• The task
Only the lines from the one that contains "set_input_delay 0.706 -clock" through the last line of the records should appear, each printed exactly as it is.

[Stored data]
>>>

[config.mk]
export PLATFORM = sky130hd
export DESIGN_NAME = synth_divider_config_loader
export DESIGN_NICKNAME = d
export VERILOG_FILES = /design/src/logic/synth_cfg_pkg.sv /design/src/logic/synth_divider_config_loader.sv
export SDC_FILE = /design/constraint.sdc
export NUM_CORES = 1
export LEC_CHECK = 0
export BUFFER_PORTS_ARGS = -buffer_cell sky130_fd_sc_hd__buf_2
export CAP_MARGIN = 5
export CORE_UTILIZATION = 53
export DETAILED_ROUTE_END_ITERATION = 10
export PLACE_DENSITY_LB_ADDON = 0.25
export SLEW_MARGIN = 40
export SYNTH_ARGS = -nofsm -noshare
export SYNTH_HDL_FRONTEND = slang
export SYNTH_SLANG_ARGS = --single-unit
[constraint.sdc]
create_clock -name CLK -period 3.53 [get_ports CLK]
set_input_delay 0.706 -clock CLK [delete_from_list [all_inputs] [get_ports CLK]]
set_output_delay 0.706 -clock CLK [all_outputs]
set_load 0.01 [all_outputs]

<<<

• Reply
set_input_delay 0.706 -clock CLK [delete_from_list [all_inputs] [get_ports CLK]]
set_output_delay 0.706 -clock CLK [all_outputs]
set_load 0.01 [all_outputs]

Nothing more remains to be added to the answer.